I've been (2008) and had a great time. I haven't been to MHSSC but can make a few guesses about the differences based on their website.
First off; age. The British freeski camps have a much larger/older range of people. There are quite a lot of adults at the British camp. The biggest group of people at the BFS were either 16-21 but there was about as many people who were 25-35. There were a couple of younger teenagers and one kid who was about 10 I think. By the look of it, MHSSC is full of younger kids. As the BFS camps are full of a) adults and b) Brits there is quite a lot of drinking and going out. I think the drinking age is 16 in Switzerland and it didn't seem a problem for the older kids to go to the bar.
Ability; there is a big range at the BFS camp. The ability seemed separated into two groups, those just learning park (i.e. 3's) and those trying bigger off-axis/inverted spins with grabs; there weren't that many people in between the two but this might have changed as I know that quite a lot of the people who were just learning park two years ago got really into it and kept going back so the overall standard's probably improved. When I was, there everyone who wanted to learn 3's had them nailed by the third day and then had to figure out what to learn next. I don't know about the ability range at MHSSC.

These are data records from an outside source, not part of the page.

==> config.mk <==
export PLATFORM = sky130hd
export DESIGN_NAME = multi_tick_divider_flat
export DESIGN_NICKNAME = d
export VERILOG_FILES = /design/src/rtl/multi_tick_divider_pkg.sv /design/src/rtl/multi_tick_divider_if.sv /design/src/rtl/multi_tick_divider_tick_channel.sv /design/src/rtl/multi_tick_divider.sv /design/src/flat_wrapper.sv
export SDC_FILE = /design/constraint.sdc
export NUM_CORES = 1
export LEC_CHECK = 0
export CORE_MARGIN = 4
export CORE_UTILIZATION = 35
export DETAILED_ROUTE_END_ITERATION = 10
export PLACE_DENSITY = 0.47
export SLEW_MARGIN = 40
export SYNTH_ARGS = -nofsm -noshare
export SYNTH_HDL_FRONTEND = slang
export SYNTH_SLANG_ARGS = --single-unit
export TNS_END_PERCENT = 20
==> constraint.sdc <==
create_clock -name clk -period 4 [get_ports clk]
set_input_delay 0.4 -clock clk [delete_from_list [all_inputs] [get_ports clk]]
set_output_delay 0.4 -clock clk [all_outputs]
set_load 0.05 [all_outputs]
==> src/rtl/multi_tick_divider_pkg.sv <==
// Shared mode encodings and sizing helper for the multi-channel tick divider.
// Imported by the config interface, the channel counter and the top level.
package multi_tick_pkg;

  typedef enum logic [1:0] {
    MODE_PERIODIC = 2'b00,
    MODE_SQUARE   = 2'b01,
    MODE_ONESHOT  = 2'b10,
    MODE_RESERVED = 2'b11
  } mode_e;

  // Channel-select width; a single-channel build still needs a 1-bit select.
  function automatic int ch_w(input int n);
    return (n <= 1) ? 1 : $clog2(n);
  endfunction

endpackage

==> src/rtl/multi_tick_divider_if.sv <==
// Valid/ready configuration port of multi_tick_divider.
// The master drives a write request; the slave answers with ready and a reject pulse.
interface multi_tick_divider_if #(
  parameter int NUM_CH = 4,
  parameter int CNT_W  = 32
);
  localparam int CH_W = multi_tick_pkg::ch_w(NUM_CH);

  logic                  cfg_valid;
  logic                  cfg_ready;
  logic [CH_W-1:0]       cfg_ch;
  logic [CNT_W-1:0]      cfg_div;
  multi_tick_pkg::mode_e cfg_mode;
  logic                  cfg_err;

  modport master (
    output cfg_valid, cfg_ch, cfg_div, cfg_mode,
    input  cfg_ready, cfg_err
  );

  modport slave (
    input  cfg_valid, cfg_ch, cfg_div, cfg_mode,
    output cfg_ready, cfg_err
  );

endinterface

==> src/rtl/multi_tick_divider_tick_channel.sv <==
// One divider channel: counter, active and shadow divisor/mode, pending flag,
// one-shot arm state and registered tick/wave/busy outputs.
module tick_channel
  import multi_tick_pkg::*;
#(
  parameter int CNT_W       = 32,
  parameter int DEFAULT_DIV = 1000
) (
  input  logic             clk,
  input  logic             reset,
  input  logic             enable,
  input  logic             sync,
  input  logic             wr_en,
  input  logic [CNT_W-1:0] wr_div,
  input  mode_e            wr_mode,
  output logic             tick,
  output logic             wave,
  output logic             busy,
  output logic             pending
);

  logic [CNT_W-1:0] count_q, count_d;
  logic [CNT_W-1:0] div_q, div_d;
  logic [CNT_W-1:0] sh_div_q, sh_div_d;
  mode_e            mode_q, mode_d;
  mode_e            sh_mode_q, sh_mode_d;
  logic             pending_q, pending_d;
  logic             done_q, done_d;
  logic             tick_q, tick_d;
  logic             wave_q, wave_d;
  logic             busy_q, busy_d;
  logic             term;

  assign term = (count_q == div_q - CNT_W'(1));

  always_comb begin
    count_d   = count_q;
    div_d     = div_q;
    mode_d    = mode_q;
    sh_div_d  = sh_div_q;
    sh_mode_d = sh_mode_q;
    pending_d = pending_q;
    done_d    = done_q;
    tick_d    = 1'b0;
    wave_d    = wave_q;
    busy_d    = busy_q;

    // Not counting this edge: writes land directly and any shadow is flushed in.
    if (!enable || sync || done_q) begin
      count_d = '0;
      wave_d  = 1'b0;
      busy_d  = enable && !done_q;
      if (!enable) begin
        done_d = 1'b0;
      end
      if (pending_q) begin
        div_d     = sh_div_q;
        mode_d    = sh_mode_q;
        pending_d = 1'b0;
      end
      if (wr_en) begin
        div_d  = wr_div;
        mode_d = wr_mode;
      end
    end else begin
      busy_d  = 1'b1;
      count_d = count_q + CNT_W'(1);
      if (term) begin
        count_d = '0;
        tick_d  = 1'b1;
        if (mode_q == MODE_SQUARE) begin
          wave_d = !wave_q;
        end
        if (mode_q == MODE_ONESHOT) begin
          done_d = 1'b1;
          busy_d = 1'b0;
        end
        if (pending_q) begin
          div_d     = sh_div_q;
          mode_d    = sh_mode_q;
          pending_d = 1'b0;
          if (sh_mode_q != MODE_SQUARE) begin
            wave_d = 1'b0;
          end
        end
      end
      // A write landing on a terminal edge waits for the next period boundary.
      if (wr_en) begin
        sh_div_d  = wr_div;
        sh_mode_d = wr_mode;
        pending_d = 1'b1;
      end
    end
  end

  always_ff @(posedge clk) begin
    if (reset) begin
      count_q   <= '0;
      div_q     <= CNT_W'(DEFAULT_DIV);
      mode_q    <= MODE_PERIODIC;
      sh_div_q  <= CNT_W'(DEFAULT_DIV);
      sh_mode_q <= MODE_PERIODIC;
      pending_q <= 1'b0;
      done_q    <= 1'b0;
      tick_q    <= 1'b0;
      wave_q    <= 1'b0;
      busy_q    <= 1'b0;
    end else begin
      count_q   <= count_d;
      div_q     <= div_d;
      mode_q    <= mode_d;
      sh_div_q  <= sh_div_d;
      sh_mode_q <= sh_mode_d;
      pending_q <= pending_d;
      done_q    <= done_d;
      tick_q    <= tick_d;
      wave_q    <= wave_d;
      busy_q    <= busy_d;
    end
  end

  assign tick    = tick_q;
  assign wave    = wave_q;
  assign busy    = busy_q;
  assign pending = pending_q;

endmodule

==> src/rtl/multi_tick_divider.sv <==
// Multi-channel programmable tick generator with a valid/ready config port.
// Define MULTI_TICK_SYNC_EN to add the sync_all input that phase-aligns every enabled channel.
module multi_tick_divider
  import multi_tick_pkg::*;
#(
  parameter int NUM_CH      = 4,
  parameter int CNT_W       = 32,
  parameter int DEFAULT_DIV = 1000
) (
  input  logic                clk,
  input  logic                reset,
  input  logic [NUM_CH-1:0]   enable,
`ifdef MULTI_TICK_SYNC_EN
  input  logic                sync_all,
`endif
  multi_tick_divider_if.slave cfg,
  output logic [NUM_CH-1:0]   tick,
  output logic [NUM_CH-1:0]   wave,
  output logic [NUM_CH-1:0]   busy
);

  localparam int CH_W = ch_w(NUM_CH);

  logic [NUM_CH-1:0] pending;
  logic [NUM_CH-1:0] wr_en;
  logic              sync_int;
  logic              ready;
  logic              xfer;
  logic              ch_bad;
  logic              div_zero;
  logic              cfg_err_q, cfg_err_d;

`ifdef MULTI_TICK_SYNC_EN
  assign sync_int = sync_all;
`else
  assign sync_int = 1'b0;
`endif

  // Out-of-range selects match no channel and so stay ready, letting the reject complete.
  always_comb begin
    ready = 1'b1;
    for (int i = 0; i < NUM_CH; i++) begin
      if (cfg.cfg_ch == CH_W'(i)) begin
        ready = !pending[i];
      end
    end
  end

  assign ch_bad    = (int'(cfg.cfg_ch) >= NUM_CH);
  assign div_zero  = (cfg.cfg_div == '0);
  assign xfer      = cfg.cfg_valid && ready;
  assign cfg_err_d = xfer && (ch_bad || div_zero);

  always_comb begin
    wr_en = '0;
    for (int i = 0; i < NUM_CH; i++) begin
      wr_en[i] = xfer && !div_zero && (cfg.cfg_ch == CH_W'(i));
    end
  end

  always_ff @(posedge clk) begin
    if (reset) begin
      cfg_err_q <= 1'b0;
    end else begin
      cfg_err_q <= cfg_err_d;
    end
  end

  assign cfg.cfg_ready = ready;
  assign cfg.cfg_err   = cfg_err_q;

  for (genvar g = 0; g < NUM_CH; g++) begin : g_ch
    tick_channel #(
      .CNT_W       (CNT_W),
      .DEFAULT_DIV (DEFAULT_DIV)
    ) u_ch (
      .clk     (clk),
      .reset   (reset),
      .enable  (enable[g]),
      .sync    (sync_int),
      .wr_en   (wr_en[g]),
      .wr_div  (cfg.cfg_div),
      .wr_mode (cfg.cfg_mode),
      .tick    (tick[g]),
      .wave    (wave[g]),
      .busy    (busy[g]),
      .pending (pending[g])
    );
  end

endmodule
==> src/flat_wrapper.sv <==
// flat-port wrapper written by rule: the top's interface ports become plain ports
module multi_tick_divider_flat import multi_tick_pkg::*;
#(
  parameter int NUM_CH      = 4,
  parameter int CNT_W       = 32,
  parameter int DEFAULT_DIV = 1000
)
  (clk, reset, enable, tick, wave, busy, cfg_cfg_valid, cfg_cfg_ch, cfg_cfg_div, cfg_cfg_mode, cfg_cfg_ready, cfg_cfg_err);
  multi_tick_divider_if #(.NUM_CH(NUM_CH), .CNT_W(CNT_W)) cfg_i ();
  input  logic clk;
  input  logic reset;
  input  logic [NUM_CH-1:0] enable;
  output logic [NUM_CH-1:0] tick;
  output logic [NUM_CH-1:0] wave;
  output logic [NUM_CH-1:0] busy;
  input wire logic [$bits(cfg_i.cfg_valid)-1:0] cfg_cfg_valid;
  input wire logic [$bits(cfg_i.cfg_ch)-1:0] cfg_cfg_ch;
  input wire logic [$bits(cfg_i.cfg_div)-1:0] cfg_cfg_div;
  input wire logic [$bits(cfg_i.cfg_mode)-1:0] cfg_cfg_mode;
  output wire logic [$bits(cfg_i.cfg_ready)-1:0] cfg_cfg_ready;
  output wire logic [$bits(cfg_i.cfg_err)-1:0] cfg_cfg_err;
  assign cfg_i.cfg_valid = cfg_cfg_valid;
  assign cfg_i.cfg_ch = cfg_cfg_ch;
  assign cfg_i.cfg_div = cfg_cfg_div;
  assign cfg_i.cfg_mode = cfg_cfg_mode;
  assign cfg_cfg_ready = cfg_i.cfg_ready;
  assign cfg_cfg_err = cfg_i.cfg_err;
  multi_tick_divider #(.NUM_CH(NUM_CH), .CNT_W(CNT_W), .DEFAULT_DIV(DEFAULT_DIV)) u_core (.clk(clk), .reset(reset), .enable(enable), .cfg(cfg_i), .tick(tick), .wave(wave), .busy(busy));
endmodule
### Yosys cells after proc, flatten, opt, wreduce, memory -nomap -nowiden

Cells that the tools add are included.

| word-level totals | value |
|---|---|
| word-level logic and storage cells | 226 |
| bits in registers | 421 |
| output and inout port bits | 14 |
| bits of input ports | 43 |

| operators by class | value |
|---|---|
| bitwise gates (word level) | 4 |
| add/sub/neg operators | 8 |
| eq/ne operators | 23 |
| reductions and logical operators | 62 |
| muxes and demuxes | 88 |

Operator list:

| cell | number |
|---|---|
| 32-bit 2-to-1 mux | 16 |
| 32-bit by 1-bit adder with 32-bit output, second input constant | 4 |
| 32-bit equality test | 4 |
| 32-bit by 1-bit subtractor with 32-bit output, second input constant | 4 |
| 1-bit 2-to-1 mux | 56 |
| 32-bit logical NOT | 1 |
| 2-bit 2-to-1 mux | 16 |
| 2-bit nonzero test | 12 |
| 1-bit logical NOT | 17 |
| 2-bit equality test, second input constant | 6 |
| 3-bit AND reduction | 4 |
| 3-bit OR reduction | 4 |
| 1-bit logical AND | 11 |
| 2-bit by 1-bit equality test with 1-bit output, second input constant | 5 |
| 2-bit by 1-bit != test with 1-bit output, second input constant | 4 |
| 2-bit != test, second input constant | 4 |
| 2-bit AND reduction | 4 |
| 2-bit OR reduction | 4 |
| 1-bit logical OR | 4 |
| 1-bit inverter | 4 |
| 2-bit logical NOT | 1 |

### Depth between registers and ports, before layout

| depth | value |
|---|---|
| word-level depth | 10 |
| gate-level depth with buffers | 14 |
| depth with buffers taken out | 10 |

### Modules after synthesis

From an unflattened synthesis, not the netlist that was laid out.

| second synthesis, totals | value |
|---|---|
| cell total of the unflattened synthesis | 3072 |
| area, all modules | 24461.0 sq um |

Modules (own cells, without submodules):

| module | times used | cells an instance | area an instance (sq um) |
|---|---|---|---|
| tick_channel at u_core.g_ch[0].u_ch ... | 2 | 786 | 6043.3 |
| tick_channel at u_core.g_ch[3].u_ch | 1 | 741 | 6158.4 |
| tick_channel at u_core.g_ch[2].u_ch | 1 | 735 | 6017.0 |
| multi_tick_divider | 1 | 24 | 198.9 |

### Least setup slack after synthesis

OpenSTA, ideal clock, no wires.

| timing | value |
|---|---|
| kind | flip-flop to flip-flop |
| start | reg u_core.g_ch[3].u_ch.div_q[0] |
| end | reg u_core.g_ch[3].u_ch.div_q[3] |
| clock period less this slack | 3.373 ns |
| arrival time | 3.294 ns |
| stages on the path, launching flop included | 12 |
| path slack | 0.627 ns |
| path through | dfxtp_1 -> clkbuf_1 -> inv_1 -> ha_1 -> nor4b_1 -> nand4_1 -> xnor2_1 -> or4_1 -> a211o_1 -> a2111o_1 -> o31a_1 -> o211ai_1 |

| on the way | value |
|---|---|
| longest elaborated chain between the ends | 3 |

Ends and longest elaborated chain:

| element | line | RTL |
|---|---|---|
| start, declared | multi_tick_divider_tick_channel.sv:23 | `logic [CNT_W-1:0] div_q, div_d;` |
| start signal, assigned | multi_tick_divider_tick_channel.sv:99 | `div_q <= CNT_W'(DEFAULT_DIV);` |
| start signal, assigned | multi_tick_divider_tick_channel.sv:110 | `div_q <= div_d;` |
| 32-bit by 1-bit subtractor with 32-bit output | multi_tick_divider_tick_channel.sv:34 | `assign term = (count_q == div_q - CNT_W'(1));` |
| 32-bit equality test | multi_tick_divider_tick_channel.sv:34 |  |
| 2-bit nonzero test (no source line) | - |  |

No other way between the ends.
A chain may end at the register's enable or synchronous reset.

### Worst setup path after layout

| timing | value |
|---|---|
| start | reg u_core.g_ch[0].u_ch.div_q[0] |
| end | reg u_core.g_ch[0].u_ch.div_q[14] |

| on the way | value |
|---|---|
| longest elaborated chain between the ends | 3 |

Ends and longest elaborated chain:

| element | line |
|---|---|
| start, declared | multi_tick_divider_tick_channel.sv:23 |
| start signal, assigned | multi_tick_divider_tick_channel.sv:99 |
| start signal, assigned | multi_tick_divider_tick_channel.sv:110 |
| 32-bit by 1-bit subtractor with 32-bit output | multi_tick_divider_tick_channel.sv:34 |
| 32-bit equality test | multi_tick_divider_tick_channel.sv:34 |
| 2-bit nonzero test (no source line) | - |

No other way between the ends.

==> out/results.ini <==
[synthesis]
syn_area_um2=24600
ys_top_cells_by_area=dfxtp_1 (34%), mux2i_1 (9.2%), nand2_1 (9.1%), xnor2_1 (4.9%), xor2_1 (4.7%)
synthCells=3166
yosysMostFrequentCell=nand2_1
synth.distinct_cells=85
synth-seq-cells=421
seq_area_frac_synth_pct=34.2
yosys_warnings=0
syn_nets=3217
yosysTopAreaCell=dfxtp_1
synth_top_area_share_pct=34.2
synth_edf_count=0
synthArstFlopShare_pct=0
ys.flop_type=dfxtp_1
yosys-top-cells-count=nand2_1 (595), dfxtp_1 (421), clkbuf_1 (246), nor2_1 (245), mux2i_1 (227)
syn_avg_cell_area_um2=7.78

[clocking]
clock-sinks=421
clk_latency_ps=630
cts_tree=done
clockBufferDepth=3
cts.htree.levels=2
numCtsBuffers=52
root_buffer=clkbuf_16
cts.clk_slew.worst_paths_ps=60

[worst_setup_path]
critPathTopFamily=simple AND/OR/NAND/NOR gates
crit_buf_inv=2
criticalPathCategory=flip-flop to flip-flop
slowest_delay_ps=670
cp-start-kind=flip-flop
cpMaxStageDelayCell=a21oi_4
end_kind=flip-flop
required_ps=4550
crit_arrival_ps=4290
crit_fanout=16
path_cells=inv_1, ha_1, or4b_1, or4_1, o21ai_0, a31oi_1, a21o_1, and4bb_2, a21oi_4, buf_4, mux2i_1

[timing]
holdWs_ps=259
tightest_slew_ps=860
post-route-period-util_pct=93.6
skew_ps=30.4
layout_min_cycle_time_ps=3740
setup_slack_ps=257
max_freq_ghz=0.267
setup-tns-final_ps=0
slew_viol_final=0
hold_viol=0
rsz0062_at_grt=no
maxSlewHeadroom_pct=42.5
setup_viol=0

[global_routing]
grt_pass1_wl_um=129000
grt_overflow_total=0
grt_max_degree=132
use_met2_pct=35.5
grtUsageMet1_pct=29.2
antenna_found_initial=2
grt_pass1_vias=21600
gr-usage-all-layers_pct=21.5
top_usage_layer=met2
use_met3_pct=3.07

[power]
p_per_area_nw_per_um2=367
power.total_mw=10.4
leakage_nw=10.4
irDropWorstVdd_mv=0.289

[final_layout]
fin_nets=3181
postLayoutCoreUtil_pct=40.4
fin_area_um2=28300
final_cells=4109
final_layout_size_suffix_gt1_share_pct=8.14
syn2layout_area_growth_pct=14.8
diodes=0

[die]
design.die.area_um2=74700
die_h_um=273
fp.coreArea_um2=69900
rows=97
fp.dieW_um=273
ios=57
start_util_pct=35.2

[run_status]
outcome=completed

[route]
postRouteAntennaNets=0
vias_per_cell=5.50
drt_first_pass_iters=6
dr_total_vias=22600
routed_wl_um=82200
drcViolationCount=0
drt_iter0_drc=1665
wire_per_inst_um=20.0

[run]
max_cap_violations=0

[min_path]
hold_path.class=primary input to flip-flop

[placed_design]
hpwl_um=55700
postPlaceCellArea_um2=26500
port_buffers=56
pre_cts_ws_ps=252
place_congestion=0.864
dp_cells=4015

## final timing paths
kind,end,start,slack [ps],depth (start not counted)
worst max-delay path,u_core.g_ch[0].u_ch.div_q[14],u_core.g_ch[0].u_ch.div_q[0],260,11
worst min-delay path,u_core.g_ch[0].u_ch.sh_div_q[29],reset,260,2
worst max register to register,u_core.g_ch[0].u_ch.div_q[14],u_core.g_ch[0].u_ch.div_q[0],260,11
worst min register to register,u_core.g_ch[2].u_ch.sh_div_q[31],u_core.g_ch[2].u_ch.sh_div_q[31],450,2
## where the power goes
| part | internal, mW | total (mW) | leakage [nW] | switching [mW] |
|---|---|---|---|---|
| Sequential | 4.27 | 4.36 | 3.41 | 0.0866 |
| Clock | 3.02 | 5.00 | 0.876 | 1.97 |
| Combinational | 0.363 | 1.01 | 6.07 | 0.644 |
| Total | 7.66 | 10.4 | 10.4 | 2.70 |
## per-layer routing
layer	vias to the layer above	routed length [µm]
met1	11000	38600
met2	432	38000
met3	109	3440
met5	-	13
met4	2	2120
li1	11000	-
## cell usage in the layout, fill, tap and decap left out, types with 58 or more instances in the layout
| master | synthesis | layout |
|---|---|---|
| nor4_1 | 58 | 58 |
| nor2_1 | 245 | 244 |
| nor3_1 | 92 | 92 |
| nand2_1 | 595 | 595 |
| mux2i_1 | 227 | 227 |
| xor2_1 | 132 | 132 |
| and3_1 | 91 | 91 |
| buf_4 | 16 | 125 |
| nand3_1 | 92 | 92 |
| dfxtp_1 | 421 | 417 |
| o211ai_1 | 123 | 123 |
| a21oi_1 | 189 | 189 |
| xnor2_1 | 137 | 137 |
## registers in the layout (all words and copies together) (netlist names)
| signal | count |
|---|---|
| u_core.g_ch.u_ch.done_q | 4 |
| u_core.g_ch.u_ch.div_q | 128 |
| u_core.g_ch.u_ch.count_q | 128 |
| u_core.cfg.cfg_err | 1 |
| u_core.g_ch.u_ch.tick | 4 |
| u_core.g_ch.u_ch.sh_mode_q | 8 |
| u_core.g_ch.u_ch.sh_div_q | 128 |
| u_core.g_ch.u_ch.busy | 4 |
| u_core.g_ch.u_ch.pending | 4 |
| u_core.g_ch.u_ch.mode_q | 8 |
| u_core.g_ch.u_ch.wave | 4 |
## area by class of cell
type,count,area [µm²]
fillers,7142,41600
multi-input cells,2411,14900
flip-flops and latches,421,8430
repair buffers,198,1840
clock buffers,77,1530
well taps,940,1180
clock inverters,16,265
inverters,46,180
## cells by family (layout without fill, tap and decap cells)
logic type	after synthesis	count (layout)	synth area share, %
AO/OA/AOI/OAI	530	530	14.4
adder cells (fa/ha/maj)	8	8	0.406
multiplexers	229	229	9.36
flip-flops	421	421	34.2
AND/OR/NAND/NOR	1374	1374	26.3
XOR/XNOR	270	270	9.65
buffers and inverters	334	337	5.69
## what timing repair did
item | 4_1_cts | 5_1_grt
buffers inserted | 0 | 1
endpoints found under the setup margin | 0 | 34
gates resized for setup | 0 | 1
hold buffers | 0 | 0
(Power assumes the default switching activity.)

Terrain; the BFS camp technically uses a public park. But there is hardly anyone else there apart from a Scandi snowboard camp and it never seemed busy. When I went there was a pipe (I'd guess at a bit less than an 18' pipe but definitely bigger than a 15" pipe), and a three jump main line. The pipe in the MHSSC camp vid clip looks pretty beat up and not nearly as nice as The BFS one. The bottom jump had two kickers, one big one small. I'd guess the small one at 30 feet, the bigger one at 40 feet. The middle jump was the biggest (about 50-60 feet). There were also a bunch of small jumps in a line. There weren't that many boxes/rails (four boxes and a couple of rails I think).
Accommodation; The BFS camp is in a different league to the MHSSC camp. Its also better than COS's accommodation and the only thing comparable is Momentum's accommodation.The hotel the BFS camp used was really nice. You'll either have your own room (with a shower), share a large double (with a bathroom) or possibly share a really large triple (these had bathrooms and kitchenettes). The rooms have TV, hi-fi and Playstations. The hotel itself is really nice, has a chilled cocktail bar and there is also a bar/club in it called Popcorn which is bar far the best place to be in Saas-Fee at night.
Coaching; I had coaches who great on the snow and in the bars. I had a guy called Pat Sharples (Salomon UK team manager and runner of the 'grom camps' in the UK) pretty much full time. James 'Woodsy' Woods and Paddy Graham also spent a lot of time with my group helping Pat. Woodsy was injured and not jumping but was great to have around helping, his enthusiasm is infectious! Paddy's also great as a coach and always seemed happy to explain and demonstrate any trick I was working on. The other coaches were all a chill bunch of lads. There was video review every day.
Activities; the afternoon activities at the BFS camp will be more limited than at Hood. There's a trampoline, football (or soccer if you're a Yank/Cannuck), skateboarding, miny golf and a high wire course (with a zipline over a massive gorge which is spectacular). You can also rent a bike (but all the rentals are a POS) or go for a hike if you want. I liked the fact that the trampoline was set up next to Popcorn (the bar/club)!
Other; The weather at the BFS camps is normally amazing or terrible, it never seemed anywhere in between. Most days were bluebird but the bad days are so bad that you can't go up to the glacier. As a result the 'off' days are flexible. If its good, you ski; if its not, you don't. If you went out drinking heavily the night before the next day will be sunny. If you stayed in and went to bed then the next day will be terrible.